[PROVIDED INFORMATION]

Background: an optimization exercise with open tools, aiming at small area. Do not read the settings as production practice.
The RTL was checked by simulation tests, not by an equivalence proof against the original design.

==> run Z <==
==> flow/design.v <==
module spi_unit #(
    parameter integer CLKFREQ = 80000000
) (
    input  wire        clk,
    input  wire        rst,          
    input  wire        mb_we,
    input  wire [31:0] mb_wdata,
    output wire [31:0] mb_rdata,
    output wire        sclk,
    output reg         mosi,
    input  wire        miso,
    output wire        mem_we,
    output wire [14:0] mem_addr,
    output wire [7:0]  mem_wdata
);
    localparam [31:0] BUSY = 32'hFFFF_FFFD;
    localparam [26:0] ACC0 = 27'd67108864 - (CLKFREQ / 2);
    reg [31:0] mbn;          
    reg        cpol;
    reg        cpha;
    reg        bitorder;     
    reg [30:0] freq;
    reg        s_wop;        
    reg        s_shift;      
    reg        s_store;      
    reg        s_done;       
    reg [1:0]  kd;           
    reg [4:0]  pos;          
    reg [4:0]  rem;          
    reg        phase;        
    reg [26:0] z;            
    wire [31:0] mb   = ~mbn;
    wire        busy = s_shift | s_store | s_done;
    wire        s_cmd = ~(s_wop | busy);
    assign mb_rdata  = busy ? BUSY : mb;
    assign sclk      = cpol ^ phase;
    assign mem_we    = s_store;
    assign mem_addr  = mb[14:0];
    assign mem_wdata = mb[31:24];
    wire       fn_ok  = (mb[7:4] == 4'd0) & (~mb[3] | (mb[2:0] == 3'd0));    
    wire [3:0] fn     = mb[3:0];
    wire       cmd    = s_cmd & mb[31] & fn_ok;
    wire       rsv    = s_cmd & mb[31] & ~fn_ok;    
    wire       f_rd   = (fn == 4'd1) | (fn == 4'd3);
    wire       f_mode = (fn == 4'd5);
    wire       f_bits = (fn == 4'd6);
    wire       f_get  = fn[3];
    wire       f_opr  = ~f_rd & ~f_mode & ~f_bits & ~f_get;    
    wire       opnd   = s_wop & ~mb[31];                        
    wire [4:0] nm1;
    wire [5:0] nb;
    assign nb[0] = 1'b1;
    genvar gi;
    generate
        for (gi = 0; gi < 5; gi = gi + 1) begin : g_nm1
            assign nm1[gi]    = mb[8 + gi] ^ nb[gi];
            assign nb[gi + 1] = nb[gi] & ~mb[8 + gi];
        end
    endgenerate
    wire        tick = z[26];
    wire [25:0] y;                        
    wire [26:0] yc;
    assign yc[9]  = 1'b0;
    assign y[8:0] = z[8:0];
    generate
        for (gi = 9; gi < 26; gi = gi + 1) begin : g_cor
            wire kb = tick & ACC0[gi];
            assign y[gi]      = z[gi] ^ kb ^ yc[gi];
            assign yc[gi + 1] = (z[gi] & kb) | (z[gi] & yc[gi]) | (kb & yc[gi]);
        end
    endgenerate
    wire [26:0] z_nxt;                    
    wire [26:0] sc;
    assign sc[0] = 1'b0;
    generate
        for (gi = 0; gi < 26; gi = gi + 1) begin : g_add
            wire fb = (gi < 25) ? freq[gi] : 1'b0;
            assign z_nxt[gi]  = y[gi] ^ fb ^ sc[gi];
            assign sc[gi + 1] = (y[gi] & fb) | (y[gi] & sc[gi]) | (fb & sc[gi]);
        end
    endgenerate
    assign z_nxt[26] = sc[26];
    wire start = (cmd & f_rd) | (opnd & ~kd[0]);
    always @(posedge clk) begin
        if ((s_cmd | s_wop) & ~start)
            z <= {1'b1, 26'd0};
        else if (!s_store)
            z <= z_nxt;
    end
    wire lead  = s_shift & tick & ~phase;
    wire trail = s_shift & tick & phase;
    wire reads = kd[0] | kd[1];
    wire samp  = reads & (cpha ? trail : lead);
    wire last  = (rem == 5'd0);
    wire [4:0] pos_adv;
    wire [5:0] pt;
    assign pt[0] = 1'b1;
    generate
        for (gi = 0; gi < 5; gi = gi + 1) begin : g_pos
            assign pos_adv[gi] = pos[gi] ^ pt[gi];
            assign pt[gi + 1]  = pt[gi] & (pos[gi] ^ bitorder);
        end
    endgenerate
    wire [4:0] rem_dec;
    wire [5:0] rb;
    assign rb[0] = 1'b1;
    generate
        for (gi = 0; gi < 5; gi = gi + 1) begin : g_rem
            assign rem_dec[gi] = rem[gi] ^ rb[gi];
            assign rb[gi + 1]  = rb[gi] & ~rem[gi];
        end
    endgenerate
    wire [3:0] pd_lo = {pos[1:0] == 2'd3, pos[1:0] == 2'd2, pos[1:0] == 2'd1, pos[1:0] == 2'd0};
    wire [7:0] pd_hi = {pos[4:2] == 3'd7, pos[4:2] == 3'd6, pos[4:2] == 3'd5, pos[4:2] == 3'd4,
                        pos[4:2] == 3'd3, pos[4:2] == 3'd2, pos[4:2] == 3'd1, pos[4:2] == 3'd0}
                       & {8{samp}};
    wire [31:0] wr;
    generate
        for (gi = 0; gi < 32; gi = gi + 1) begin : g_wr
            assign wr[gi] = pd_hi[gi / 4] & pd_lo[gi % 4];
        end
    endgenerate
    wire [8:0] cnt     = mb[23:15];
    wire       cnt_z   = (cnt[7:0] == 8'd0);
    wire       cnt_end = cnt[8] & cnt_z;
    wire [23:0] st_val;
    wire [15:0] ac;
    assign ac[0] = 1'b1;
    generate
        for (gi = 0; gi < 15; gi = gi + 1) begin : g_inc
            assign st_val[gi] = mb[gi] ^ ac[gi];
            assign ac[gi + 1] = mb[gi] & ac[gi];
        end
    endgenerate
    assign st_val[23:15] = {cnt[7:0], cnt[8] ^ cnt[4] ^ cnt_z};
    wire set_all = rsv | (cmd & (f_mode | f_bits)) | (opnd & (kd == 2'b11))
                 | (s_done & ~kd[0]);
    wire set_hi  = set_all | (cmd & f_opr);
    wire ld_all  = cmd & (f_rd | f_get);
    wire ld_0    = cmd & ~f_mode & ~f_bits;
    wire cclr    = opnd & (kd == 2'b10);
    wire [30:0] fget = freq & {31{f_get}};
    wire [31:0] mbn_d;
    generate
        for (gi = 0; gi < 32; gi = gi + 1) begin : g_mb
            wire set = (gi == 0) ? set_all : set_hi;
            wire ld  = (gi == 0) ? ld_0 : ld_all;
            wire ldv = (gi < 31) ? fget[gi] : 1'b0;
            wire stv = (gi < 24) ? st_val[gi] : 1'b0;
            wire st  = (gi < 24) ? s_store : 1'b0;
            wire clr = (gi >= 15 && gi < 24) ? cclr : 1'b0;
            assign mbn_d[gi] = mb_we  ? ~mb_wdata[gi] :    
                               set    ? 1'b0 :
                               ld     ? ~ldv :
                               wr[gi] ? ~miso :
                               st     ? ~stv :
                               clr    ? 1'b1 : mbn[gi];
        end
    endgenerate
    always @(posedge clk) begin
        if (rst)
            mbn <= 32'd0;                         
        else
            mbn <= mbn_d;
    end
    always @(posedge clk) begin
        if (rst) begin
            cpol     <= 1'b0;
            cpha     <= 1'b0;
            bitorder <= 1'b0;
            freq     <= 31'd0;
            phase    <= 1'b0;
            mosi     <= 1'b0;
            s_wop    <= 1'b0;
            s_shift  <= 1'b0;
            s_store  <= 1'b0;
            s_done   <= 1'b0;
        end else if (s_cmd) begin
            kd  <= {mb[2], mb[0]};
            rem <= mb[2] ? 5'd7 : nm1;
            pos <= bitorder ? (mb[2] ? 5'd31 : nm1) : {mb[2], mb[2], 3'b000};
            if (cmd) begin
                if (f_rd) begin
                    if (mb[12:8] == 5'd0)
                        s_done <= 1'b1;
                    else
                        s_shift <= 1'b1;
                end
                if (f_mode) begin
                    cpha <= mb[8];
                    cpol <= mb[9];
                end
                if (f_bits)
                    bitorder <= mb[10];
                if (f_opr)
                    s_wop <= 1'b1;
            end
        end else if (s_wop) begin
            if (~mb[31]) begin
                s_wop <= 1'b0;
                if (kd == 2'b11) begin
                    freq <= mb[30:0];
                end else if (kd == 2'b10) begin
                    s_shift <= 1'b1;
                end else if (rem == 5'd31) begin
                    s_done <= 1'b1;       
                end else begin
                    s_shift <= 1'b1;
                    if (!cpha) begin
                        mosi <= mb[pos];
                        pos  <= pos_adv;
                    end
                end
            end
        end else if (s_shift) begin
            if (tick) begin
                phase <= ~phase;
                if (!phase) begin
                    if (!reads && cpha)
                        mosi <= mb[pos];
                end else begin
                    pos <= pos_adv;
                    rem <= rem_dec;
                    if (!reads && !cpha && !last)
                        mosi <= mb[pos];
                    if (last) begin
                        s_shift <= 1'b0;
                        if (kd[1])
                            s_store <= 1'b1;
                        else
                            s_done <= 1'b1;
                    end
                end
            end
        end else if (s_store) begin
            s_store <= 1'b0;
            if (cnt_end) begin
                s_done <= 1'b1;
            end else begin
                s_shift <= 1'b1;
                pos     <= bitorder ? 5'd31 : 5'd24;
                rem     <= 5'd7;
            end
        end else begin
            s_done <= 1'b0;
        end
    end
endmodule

[/PROVIDED INFORMATION]
[PROVIDED INFORMATION]

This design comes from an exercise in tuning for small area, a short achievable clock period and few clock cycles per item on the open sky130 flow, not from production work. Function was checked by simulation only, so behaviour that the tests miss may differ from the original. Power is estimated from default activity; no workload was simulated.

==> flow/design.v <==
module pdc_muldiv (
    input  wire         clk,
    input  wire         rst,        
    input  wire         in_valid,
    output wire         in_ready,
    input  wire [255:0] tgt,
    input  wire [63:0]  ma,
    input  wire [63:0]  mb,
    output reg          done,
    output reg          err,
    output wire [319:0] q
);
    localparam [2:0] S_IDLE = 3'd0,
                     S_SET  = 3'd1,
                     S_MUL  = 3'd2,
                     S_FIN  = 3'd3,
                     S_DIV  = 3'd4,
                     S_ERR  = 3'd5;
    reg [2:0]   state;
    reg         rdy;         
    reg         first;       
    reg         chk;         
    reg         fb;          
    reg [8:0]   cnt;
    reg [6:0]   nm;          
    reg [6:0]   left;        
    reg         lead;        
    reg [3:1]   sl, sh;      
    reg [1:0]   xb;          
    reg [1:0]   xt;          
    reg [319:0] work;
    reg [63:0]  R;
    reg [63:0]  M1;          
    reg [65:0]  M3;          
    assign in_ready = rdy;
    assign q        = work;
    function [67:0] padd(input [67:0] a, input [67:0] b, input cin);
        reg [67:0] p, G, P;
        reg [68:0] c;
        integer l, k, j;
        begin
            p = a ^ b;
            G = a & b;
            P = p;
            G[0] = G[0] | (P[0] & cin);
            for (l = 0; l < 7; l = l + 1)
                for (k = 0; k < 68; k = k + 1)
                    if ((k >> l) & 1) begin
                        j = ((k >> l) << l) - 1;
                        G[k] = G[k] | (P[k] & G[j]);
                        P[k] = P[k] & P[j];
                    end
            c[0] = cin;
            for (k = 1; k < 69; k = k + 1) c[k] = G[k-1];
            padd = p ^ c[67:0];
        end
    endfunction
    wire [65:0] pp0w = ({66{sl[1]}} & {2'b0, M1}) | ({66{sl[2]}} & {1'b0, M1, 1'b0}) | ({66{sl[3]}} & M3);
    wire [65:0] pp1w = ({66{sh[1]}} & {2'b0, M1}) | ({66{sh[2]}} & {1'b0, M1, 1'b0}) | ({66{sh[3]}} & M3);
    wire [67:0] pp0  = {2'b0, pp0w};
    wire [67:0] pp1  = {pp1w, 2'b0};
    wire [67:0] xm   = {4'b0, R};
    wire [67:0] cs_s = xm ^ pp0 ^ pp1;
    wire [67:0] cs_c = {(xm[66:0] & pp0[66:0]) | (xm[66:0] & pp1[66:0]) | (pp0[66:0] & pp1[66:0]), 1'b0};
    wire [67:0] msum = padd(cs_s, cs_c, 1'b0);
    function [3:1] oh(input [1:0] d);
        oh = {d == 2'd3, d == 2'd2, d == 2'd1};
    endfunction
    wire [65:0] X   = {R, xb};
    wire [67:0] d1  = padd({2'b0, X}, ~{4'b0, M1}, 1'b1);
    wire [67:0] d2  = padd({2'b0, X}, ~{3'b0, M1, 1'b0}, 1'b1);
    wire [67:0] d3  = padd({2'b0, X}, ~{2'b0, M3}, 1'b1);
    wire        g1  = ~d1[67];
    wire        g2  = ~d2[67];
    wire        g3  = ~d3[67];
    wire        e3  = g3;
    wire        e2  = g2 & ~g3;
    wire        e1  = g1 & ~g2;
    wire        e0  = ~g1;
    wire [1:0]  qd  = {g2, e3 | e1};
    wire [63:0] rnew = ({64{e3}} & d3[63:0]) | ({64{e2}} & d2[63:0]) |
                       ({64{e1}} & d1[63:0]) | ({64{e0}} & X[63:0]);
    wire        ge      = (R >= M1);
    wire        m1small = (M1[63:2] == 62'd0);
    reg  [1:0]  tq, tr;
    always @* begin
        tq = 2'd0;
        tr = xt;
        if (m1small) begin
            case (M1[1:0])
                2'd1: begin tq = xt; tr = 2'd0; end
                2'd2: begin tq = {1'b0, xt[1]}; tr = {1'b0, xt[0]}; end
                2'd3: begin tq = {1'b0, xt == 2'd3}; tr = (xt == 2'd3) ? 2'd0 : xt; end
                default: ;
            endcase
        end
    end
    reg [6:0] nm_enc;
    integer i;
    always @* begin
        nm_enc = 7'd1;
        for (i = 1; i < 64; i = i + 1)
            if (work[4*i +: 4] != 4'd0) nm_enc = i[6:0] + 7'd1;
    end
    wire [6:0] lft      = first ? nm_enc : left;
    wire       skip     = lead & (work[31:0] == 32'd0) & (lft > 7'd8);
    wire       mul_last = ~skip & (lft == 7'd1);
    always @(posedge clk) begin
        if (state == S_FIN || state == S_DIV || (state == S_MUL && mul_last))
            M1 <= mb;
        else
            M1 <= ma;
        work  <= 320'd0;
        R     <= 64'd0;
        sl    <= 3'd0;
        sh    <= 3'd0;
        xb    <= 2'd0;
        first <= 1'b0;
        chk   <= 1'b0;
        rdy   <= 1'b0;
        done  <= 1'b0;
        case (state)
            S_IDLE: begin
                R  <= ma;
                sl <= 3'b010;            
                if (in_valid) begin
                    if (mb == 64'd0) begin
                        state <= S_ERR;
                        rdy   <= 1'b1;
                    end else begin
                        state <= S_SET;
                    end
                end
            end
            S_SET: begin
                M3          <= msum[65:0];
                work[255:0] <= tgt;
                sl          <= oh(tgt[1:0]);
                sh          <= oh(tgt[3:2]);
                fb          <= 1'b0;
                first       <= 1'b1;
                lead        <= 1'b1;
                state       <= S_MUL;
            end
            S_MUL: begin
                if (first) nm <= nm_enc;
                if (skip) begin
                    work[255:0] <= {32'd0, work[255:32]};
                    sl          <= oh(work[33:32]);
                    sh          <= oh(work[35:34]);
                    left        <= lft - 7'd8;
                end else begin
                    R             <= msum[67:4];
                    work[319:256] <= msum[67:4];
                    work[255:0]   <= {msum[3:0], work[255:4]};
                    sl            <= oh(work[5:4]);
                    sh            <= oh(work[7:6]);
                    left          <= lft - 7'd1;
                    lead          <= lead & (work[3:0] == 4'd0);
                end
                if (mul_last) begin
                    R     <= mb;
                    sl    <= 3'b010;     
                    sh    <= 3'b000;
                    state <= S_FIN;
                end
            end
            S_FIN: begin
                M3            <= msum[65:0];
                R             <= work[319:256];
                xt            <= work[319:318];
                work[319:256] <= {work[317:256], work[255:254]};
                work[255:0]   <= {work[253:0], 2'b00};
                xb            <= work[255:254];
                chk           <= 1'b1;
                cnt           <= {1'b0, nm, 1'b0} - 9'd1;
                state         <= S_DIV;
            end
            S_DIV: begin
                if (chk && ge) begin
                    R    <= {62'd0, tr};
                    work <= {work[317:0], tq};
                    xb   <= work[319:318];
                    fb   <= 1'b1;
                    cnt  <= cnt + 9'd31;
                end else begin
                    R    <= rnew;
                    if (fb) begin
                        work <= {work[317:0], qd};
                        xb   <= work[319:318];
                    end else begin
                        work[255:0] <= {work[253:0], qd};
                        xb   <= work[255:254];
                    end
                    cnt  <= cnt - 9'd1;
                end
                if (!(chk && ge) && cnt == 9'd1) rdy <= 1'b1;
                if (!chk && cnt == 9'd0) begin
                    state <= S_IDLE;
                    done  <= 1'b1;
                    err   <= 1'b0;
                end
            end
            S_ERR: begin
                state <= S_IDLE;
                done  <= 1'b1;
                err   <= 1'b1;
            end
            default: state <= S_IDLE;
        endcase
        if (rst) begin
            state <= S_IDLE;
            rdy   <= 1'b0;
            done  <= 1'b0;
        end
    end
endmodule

[/PROVIDED INFORMATION]

• _TASK DETAILS_: Please copy, exactly and with nothing else, the lines above beginning at the line that has "assign sc[0] = 1'b0;" and ending with the line that has "assign rem_dec[gi] = rem[gi]".

• _PROBLEM SOLUTION_:
    assign sc[0] = 1'b0;
    generate
        for (gi = 0; gi < 26; gi = gi + 1) begin : g_add
            wire fb = (gi < 25) ? freq[gi] : 1'b0;
            assign z_nxt[gi]  = y[gi] ^ fb ^ sc[gi];
            assign sc[gi + 1] = (y[gi] & fb) | (y[gi] & sc[gi]) | (fb & sc[gi]);
        end
    endgenerate
    assign z_nxt[26] = sc[26];
    wire start = (cmd & f_rd) | (opnd & ~kd[0]);
    always @(posedge clk) begin
        if ((s_cmd | s_wop) & ~start)
            z <= {1'b1, 26'd0};
        else if (!s_store)
            z <= z_nxt;
    end
    wire lead  = s_shift & tick & ~phase;
    wire trail = s_shift & tick & phase;
    wire reads = kd[0] | kd[1];
    wire samp  = reads & (cpha ? trail : lead);
    wire last  = (rem == 5'd0);
    wire [4:0] pos_adv;
    wire [5:0] pt;
    assign pt[0] = 1'b1;
    generate
        for (gi = 0; gi < 5; gi = gi + 1) begin : g_pos
            assign pos_adv[gi] = pos[gi] ^ pt[gi];
            assign pt[gi + 1]  = pt[gi] & (pos[gi] ^ bitorder);
        end
    endgenerate
    wire [4:0] rem_dec;
    wire [5:0] rb;
    assign rb[0] = 1'b1;
    generate
        for (gi = 0; gi < 5; gi = gi + 1) begin : g_rem
            assign rem_dec[gi] = rem[gi] ^ rb[gi];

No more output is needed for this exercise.